Book reports.
Reading in class.
Thunder.
Lightning.
Poisoned darts.
Poisoned apples.
Fairy tales.
Vampires.
Principals.
Drowning in the bathtub.
But this is not normal. There’s no time for all that.
from: Alvin Ho: Allergic to Dead Bodies, Funerals, and Other Fatal Circumstances
written by Lenore Look
illustrated by LeUyen Pham
Schwartz & Wade Books, 2011
The day a young bully in my neighborhood ran his bike into mine and I knocked my head against a tree and chipped a front tooth, I recognized fear. I was not really afraid of the little bully. He was mean, but he was smaller (I think younger, too) than me. He was just mean. And he had a big mouth. I was worried that my tooth would not grow back if it fell out. It was loose and it was not a baby tooth.
Of course, I cried all the way home. I was eight.
I recognized fear that evening.

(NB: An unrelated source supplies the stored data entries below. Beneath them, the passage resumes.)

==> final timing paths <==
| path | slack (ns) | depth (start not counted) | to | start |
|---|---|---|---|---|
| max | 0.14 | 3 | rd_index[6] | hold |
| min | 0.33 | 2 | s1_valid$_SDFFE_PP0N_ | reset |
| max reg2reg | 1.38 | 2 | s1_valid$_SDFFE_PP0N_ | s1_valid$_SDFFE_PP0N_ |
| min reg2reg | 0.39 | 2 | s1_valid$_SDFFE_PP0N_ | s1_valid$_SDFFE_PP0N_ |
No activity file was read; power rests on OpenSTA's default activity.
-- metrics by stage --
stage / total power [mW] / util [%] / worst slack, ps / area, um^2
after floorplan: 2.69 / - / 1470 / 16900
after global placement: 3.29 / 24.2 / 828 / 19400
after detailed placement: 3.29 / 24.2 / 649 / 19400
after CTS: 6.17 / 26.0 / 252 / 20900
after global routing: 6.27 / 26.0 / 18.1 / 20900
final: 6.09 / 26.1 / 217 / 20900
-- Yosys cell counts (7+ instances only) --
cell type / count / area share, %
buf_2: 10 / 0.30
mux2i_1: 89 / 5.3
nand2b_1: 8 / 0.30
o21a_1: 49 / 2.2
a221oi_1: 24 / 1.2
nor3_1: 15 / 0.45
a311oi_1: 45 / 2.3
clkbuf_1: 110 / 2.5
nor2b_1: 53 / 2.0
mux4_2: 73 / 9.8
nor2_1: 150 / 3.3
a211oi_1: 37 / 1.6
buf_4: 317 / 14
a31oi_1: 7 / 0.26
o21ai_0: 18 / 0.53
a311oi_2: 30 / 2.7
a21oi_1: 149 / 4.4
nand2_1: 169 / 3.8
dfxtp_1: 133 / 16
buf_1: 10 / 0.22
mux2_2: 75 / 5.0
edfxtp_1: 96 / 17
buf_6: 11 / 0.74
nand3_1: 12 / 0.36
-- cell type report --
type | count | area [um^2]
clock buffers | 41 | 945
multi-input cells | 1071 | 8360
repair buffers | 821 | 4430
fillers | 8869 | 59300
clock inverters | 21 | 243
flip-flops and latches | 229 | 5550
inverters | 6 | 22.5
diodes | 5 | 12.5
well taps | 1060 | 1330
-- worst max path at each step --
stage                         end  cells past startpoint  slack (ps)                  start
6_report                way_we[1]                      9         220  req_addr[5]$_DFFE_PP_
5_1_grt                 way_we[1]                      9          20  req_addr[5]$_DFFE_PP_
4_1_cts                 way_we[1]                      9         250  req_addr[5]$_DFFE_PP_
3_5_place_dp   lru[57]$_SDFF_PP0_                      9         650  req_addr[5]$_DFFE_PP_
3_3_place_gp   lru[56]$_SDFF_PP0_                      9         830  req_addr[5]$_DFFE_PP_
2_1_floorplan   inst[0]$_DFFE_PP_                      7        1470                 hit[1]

My parents marched me over to the little bully’s house. My irate dad yelled something unflattering about the way the boy was being raised. My mom sized up the devolving situation in a heartbeat and asked the parents to pay my dentist bill, which I’m pretty sure they did. The dentist reassured my parents and me. I did not lose my tooth.
But there was that little neighborhood bully. Under the kitchen table. Crying. Oh my. His undershirt-clad father was pulling his belt from its loops. I never saw such a thing. And I learned something that day. Grown-ups can be bullies.
And even bullies cry.
Maybe that kid grew up to be an ok grown-up. I doubt it, but ya never know. My curiosity is focused on what caused the bullying behavior in the first place. I was minding my own business, coasting home on my bike.

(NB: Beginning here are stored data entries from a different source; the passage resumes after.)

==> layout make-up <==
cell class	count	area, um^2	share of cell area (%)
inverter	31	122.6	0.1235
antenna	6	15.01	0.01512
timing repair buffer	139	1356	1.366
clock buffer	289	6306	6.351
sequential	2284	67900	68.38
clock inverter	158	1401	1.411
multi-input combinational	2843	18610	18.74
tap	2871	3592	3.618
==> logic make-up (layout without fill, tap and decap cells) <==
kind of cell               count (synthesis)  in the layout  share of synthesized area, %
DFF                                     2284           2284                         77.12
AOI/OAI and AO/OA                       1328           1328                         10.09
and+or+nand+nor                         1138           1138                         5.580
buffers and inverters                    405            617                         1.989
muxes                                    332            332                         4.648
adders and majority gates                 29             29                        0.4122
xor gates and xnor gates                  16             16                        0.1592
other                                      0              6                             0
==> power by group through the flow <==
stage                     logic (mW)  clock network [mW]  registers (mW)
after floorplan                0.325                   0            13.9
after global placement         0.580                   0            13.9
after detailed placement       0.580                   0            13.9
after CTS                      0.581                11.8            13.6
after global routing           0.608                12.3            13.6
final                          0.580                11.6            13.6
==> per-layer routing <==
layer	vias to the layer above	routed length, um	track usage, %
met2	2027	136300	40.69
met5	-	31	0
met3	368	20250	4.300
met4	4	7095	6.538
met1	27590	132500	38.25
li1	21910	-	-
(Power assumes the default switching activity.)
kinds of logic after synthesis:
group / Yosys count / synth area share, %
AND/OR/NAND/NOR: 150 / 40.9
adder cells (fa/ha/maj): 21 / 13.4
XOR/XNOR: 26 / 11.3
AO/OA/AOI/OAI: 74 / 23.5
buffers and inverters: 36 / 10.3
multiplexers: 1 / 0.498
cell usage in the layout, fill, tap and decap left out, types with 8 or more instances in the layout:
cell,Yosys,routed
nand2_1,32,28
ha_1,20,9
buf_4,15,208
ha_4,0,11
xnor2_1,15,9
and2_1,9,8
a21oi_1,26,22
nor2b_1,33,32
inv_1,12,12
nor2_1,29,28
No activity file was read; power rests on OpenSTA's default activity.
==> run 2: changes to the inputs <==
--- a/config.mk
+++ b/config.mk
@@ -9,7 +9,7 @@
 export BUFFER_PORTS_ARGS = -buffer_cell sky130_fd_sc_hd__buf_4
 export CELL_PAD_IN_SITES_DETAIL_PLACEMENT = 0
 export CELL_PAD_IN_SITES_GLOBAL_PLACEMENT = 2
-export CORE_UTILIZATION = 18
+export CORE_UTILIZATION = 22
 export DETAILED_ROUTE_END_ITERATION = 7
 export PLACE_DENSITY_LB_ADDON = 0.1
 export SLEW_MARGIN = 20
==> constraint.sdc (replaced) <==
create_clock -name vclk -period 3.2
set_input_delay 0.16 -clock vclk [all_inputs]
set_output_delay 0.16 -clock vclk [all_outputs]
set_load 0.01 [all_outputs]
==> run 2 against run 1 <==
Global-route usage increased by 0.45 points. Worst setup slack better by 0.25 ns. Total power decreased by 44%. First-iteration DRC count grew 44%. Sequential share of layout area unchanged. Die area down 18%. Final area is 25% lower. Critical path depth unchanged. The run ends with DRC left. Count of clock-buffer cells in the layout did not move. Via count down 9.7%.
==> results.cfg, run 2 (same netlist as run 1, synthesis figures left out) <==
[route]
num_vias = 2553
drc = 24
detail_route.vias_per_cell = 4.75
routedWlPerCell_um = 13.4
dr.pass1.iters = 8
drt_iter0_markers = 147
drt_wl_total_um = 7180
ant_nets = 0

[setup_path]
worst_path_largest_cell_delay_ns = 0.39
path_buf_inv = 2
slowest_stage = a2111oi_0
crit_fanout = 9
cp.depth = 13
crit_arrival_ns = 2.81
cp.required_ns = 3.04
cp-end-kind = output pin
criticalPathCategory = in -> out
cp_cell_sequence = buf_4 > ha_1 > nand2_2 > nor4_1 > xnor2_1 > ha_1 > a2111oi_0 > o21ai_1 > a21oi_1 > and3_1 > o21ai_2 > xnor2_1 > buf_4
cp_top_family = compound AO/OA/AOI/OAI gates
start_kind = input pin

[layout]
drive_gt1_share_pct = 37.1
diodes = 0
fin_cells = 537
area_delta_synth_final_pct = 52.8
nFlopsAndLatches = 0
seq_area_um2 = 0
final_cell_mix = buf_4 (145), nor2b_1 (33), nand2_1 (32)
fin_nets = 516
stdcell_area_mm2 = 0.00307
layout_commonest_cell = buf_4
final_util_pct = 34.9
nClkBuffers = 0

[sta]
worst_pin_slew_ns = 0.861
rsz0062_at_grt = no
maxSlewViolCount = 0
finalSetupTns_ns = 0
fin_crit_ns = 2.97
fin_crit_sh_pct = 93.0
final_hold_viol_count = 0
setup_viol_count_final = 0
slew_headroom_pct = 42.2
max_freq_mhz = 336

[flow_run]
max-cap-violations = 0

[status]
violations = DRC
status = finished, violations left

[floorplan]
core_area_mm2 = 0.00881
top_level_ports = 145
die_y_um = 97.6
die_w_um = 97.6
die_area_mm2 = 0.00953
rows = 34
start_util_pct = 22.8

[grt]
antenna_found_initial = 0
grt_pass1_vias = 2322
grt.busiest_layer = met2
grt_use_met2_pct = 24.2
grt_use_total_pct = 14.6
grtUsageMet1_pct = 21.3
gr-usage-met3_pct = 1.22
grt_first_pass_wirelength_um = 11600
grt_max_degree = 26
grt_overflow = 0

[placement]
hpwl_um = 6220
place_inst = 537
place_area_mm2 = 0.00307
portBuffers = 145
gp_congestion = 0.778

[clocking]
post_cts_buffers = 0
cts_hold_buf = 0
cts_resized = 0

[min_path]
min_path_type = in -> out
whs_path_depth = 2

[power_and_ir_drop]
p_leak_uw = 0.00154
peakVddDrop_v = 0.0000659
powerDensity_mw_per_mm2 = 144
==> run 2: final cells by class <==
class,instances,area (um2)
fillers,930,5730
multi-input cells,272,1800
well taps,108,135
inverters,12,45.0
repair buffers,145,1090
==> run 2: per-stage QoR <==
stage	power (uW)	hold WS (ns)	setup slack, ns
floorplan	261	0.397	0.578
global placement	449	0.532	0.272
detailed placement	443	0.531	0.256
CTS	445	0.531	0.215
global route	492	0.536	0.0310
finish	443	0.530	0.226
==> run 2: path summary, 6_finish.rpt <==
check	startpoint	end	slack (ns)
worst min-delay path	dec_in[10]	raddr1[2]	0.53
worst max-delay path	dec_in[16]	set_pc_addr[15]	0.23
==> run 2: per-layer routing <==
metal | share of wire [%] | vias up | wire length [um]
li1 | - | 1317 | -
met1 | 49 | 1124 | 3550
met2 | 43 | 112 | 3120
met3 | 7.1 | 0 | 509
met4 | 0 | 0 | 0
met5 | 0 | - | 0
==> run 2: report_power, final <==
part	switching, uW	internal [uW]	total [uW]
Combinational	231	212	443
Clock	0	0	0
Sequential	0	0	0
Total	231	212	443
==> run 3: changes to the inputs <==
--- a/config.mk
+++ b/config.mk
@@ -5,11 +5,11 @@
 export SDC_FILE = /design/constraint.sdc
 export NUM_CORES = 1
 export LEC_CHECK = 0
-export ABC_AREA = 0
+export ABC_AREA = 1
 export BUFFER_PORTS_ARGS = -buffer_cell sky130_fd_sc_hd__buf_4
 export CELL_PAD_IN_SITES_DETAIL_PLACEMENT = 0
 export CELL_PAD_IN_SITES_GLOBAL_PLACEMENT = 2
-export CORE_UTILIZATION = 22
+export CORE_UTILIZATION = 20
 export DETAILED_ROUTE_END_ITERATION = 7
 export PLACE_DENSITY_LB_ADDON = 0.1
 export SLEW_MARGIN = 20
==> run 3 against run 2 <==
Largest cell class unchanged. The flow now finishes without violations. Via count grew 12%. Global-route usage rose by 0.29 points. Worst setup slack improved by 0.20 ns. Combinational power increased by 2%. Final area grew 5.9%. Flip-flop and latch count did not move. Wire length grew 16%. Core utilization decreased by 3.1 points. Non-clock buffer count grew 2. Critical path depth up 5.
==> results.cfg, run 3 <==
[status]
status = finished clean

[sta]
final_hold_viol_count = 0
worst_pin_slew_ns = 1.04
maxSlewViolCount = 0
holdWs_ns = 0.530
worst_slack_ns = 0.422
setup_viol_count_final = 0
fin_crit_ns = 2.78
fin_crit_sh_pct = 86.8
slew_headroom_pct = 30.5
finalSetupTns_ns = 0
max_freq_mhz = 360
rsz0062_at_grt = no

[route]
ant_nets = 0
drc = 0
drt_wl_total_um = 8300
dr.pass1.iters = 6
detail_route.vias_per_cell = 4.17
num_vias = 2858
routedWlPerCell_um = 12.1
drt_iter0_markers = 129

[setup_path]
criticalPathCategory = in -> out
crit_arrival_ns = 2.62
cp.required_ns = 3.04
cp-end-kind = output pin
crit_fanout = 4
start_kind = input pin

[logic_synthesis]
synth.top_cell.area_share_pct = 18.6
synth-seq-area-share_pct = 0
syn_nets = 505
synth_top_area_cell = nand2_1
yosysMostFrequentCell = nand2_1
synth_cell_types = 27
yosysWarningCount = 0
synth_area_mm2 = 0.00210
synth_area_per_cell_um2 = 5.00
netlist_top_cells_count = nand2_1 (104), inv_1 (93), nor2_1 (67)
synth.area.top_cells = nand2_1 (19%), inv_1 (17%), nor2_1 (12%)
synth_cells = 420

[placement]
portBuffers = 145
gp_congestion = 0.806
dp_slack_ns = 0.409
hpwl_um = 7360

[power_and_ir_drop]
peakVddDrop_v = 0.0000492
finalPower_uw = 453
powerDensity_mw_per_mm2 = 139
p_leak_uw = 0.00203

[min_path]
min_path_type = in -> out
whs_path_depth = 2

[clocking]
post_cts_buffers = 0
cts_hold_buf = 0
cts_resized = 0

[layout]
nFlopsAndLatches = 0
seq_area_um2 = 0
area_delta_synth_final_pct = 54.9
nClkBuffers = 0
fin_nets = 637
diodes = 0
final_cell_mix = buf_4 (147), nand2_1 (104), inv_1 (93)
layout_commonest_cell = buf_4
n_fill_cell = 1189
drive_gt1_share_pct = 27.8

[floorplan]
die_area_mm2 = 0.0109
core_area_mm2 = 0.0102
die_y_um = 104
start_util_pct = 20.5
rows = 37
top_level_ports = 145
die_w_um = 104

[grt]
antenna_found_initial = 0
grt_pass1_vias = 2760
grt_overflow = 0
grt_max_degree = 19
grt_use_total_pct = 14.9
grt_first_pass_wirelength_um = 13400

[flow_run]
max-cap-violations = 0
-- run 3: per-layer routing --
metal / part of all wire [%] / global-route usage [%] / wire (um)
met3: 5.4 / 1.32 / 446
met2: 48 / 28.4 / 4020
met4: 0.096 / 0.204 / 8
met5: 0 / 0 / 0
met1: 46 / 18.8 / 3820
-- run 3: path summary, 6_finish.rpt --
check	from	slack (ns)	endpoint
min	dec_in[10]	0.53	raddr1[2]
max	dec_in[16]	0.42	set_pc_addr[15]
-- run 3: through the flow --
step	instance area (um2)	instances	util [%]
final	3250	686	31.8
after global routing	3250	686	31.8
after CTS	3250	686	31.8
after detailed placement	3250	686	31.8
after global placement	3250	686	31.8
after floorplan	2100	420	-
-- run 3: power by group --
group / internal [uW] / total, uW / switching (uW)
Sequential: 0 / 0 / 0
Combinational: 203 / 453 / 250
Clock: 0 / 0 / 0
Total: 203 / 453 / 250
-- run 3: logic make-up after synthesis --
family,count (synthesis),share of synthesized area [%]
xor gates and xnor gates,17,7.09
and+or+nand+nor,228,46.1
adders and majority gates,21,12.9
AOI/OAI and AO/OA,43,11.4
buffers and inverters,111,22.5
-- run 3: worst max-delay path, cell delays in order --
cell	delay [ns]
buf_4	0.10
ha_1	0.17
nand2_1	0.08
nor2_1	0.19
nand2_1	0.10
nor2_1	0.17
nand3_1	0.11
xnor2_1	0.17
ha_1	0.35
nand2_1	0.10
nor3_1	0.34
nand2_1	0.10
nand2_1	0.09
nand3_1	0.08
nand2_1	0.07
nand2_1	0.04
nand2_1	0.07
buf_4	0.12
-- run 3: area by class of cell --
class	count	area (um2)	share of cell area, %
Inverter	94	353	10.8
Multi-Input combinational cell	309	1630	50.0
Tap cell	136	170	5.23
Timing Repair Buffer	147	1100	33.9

I think it’s a power-thing. Power through intimidation seems to be a common theme in today’s society. When we are intimidated, we feel fearful. According to dictionary.com fear is “a distressing emotion aroused by impending danger, evil, pain, etc., whether the threat is real or imagined.”
We have much to be fearful of these days: COVID-19 and its ever-growing bevy of variants; oversized storms; rampant pollution; unbridled growth of the plastics industry; AI; increasing violence, random and purposeful; liars; politicians who refuse to contain gun violence…closed in spaces, wide open spaces, heights, spiders, public speaking…
Some of those fears are real. Most are not. Most live in our imaginations where they can be stoked and fomented by the bullies of our day, those small people with their big, mean mouths.
In the early 1930s, our country found itself in the midst of the Great Depression. One in four Americans was unemployed. Production plummeted. Food was scarce. And the dust bowl. And the rising threat of European politics. And polio.
It was a time of great fear. Franklin Roosevelt understood the people’s anxiety. His very smart lines from his first Inaugural Address are as useful today as they were on March 4, 1933.
“So first of all let me assert my firm belief that the only thing we have to fear is fear itself; nameless, unreasoning, unjustified terror which paralyzes the needed effort to bring about prosperity once again.”
FDR encouraged a people, scared stiff, to move again. Americans in the 1930s showed courage. They were not fearless. They were scared. Scared of disease, dust storms, starvation, but rose to action through New Deal programs and their own courage.
Brette Warshaw writes interesting definitions on her website called whatsthediff.org. Here’s my take on what she says about the difference between courage and bravery. Bravery is a character trait. It’s how a person is made. A brave person does brave deeds without much thought. It’s just the thing to do, like taking the dare to eat a worm on the playground, or catching the mouse that squeezed inside looking to stay warm, or jumping off the high dive.
Courage is the ability to feel fear, but act bravely anyway. A courageous person acts because the action is warranted and necessary. Jumping into a pool or lake to save someone’s life is an example. Or causing “good trouble.” Or video-taping a murder and sharing the image with authorities and news outlets.
Here are Brette Warshaw’s words: The difference between bravery and courage “can be traced back to the etymology of the words. The root word for bravery is the Italian word bravo which means 'bold.' … The root word for courage, however, is coeur the French word for 'heart.'"
Alvin Ho, in the story quoted above, took heart. He faced his fear of death and summoned his courage. All ended well for him, his friends, and his family. Of course it did. It’s a children’s book. That’s partly why I love them so much!
I’m not a particularly brave person, but like Alvin, I’ll summon courage in the face of fear and try my best to act bravely.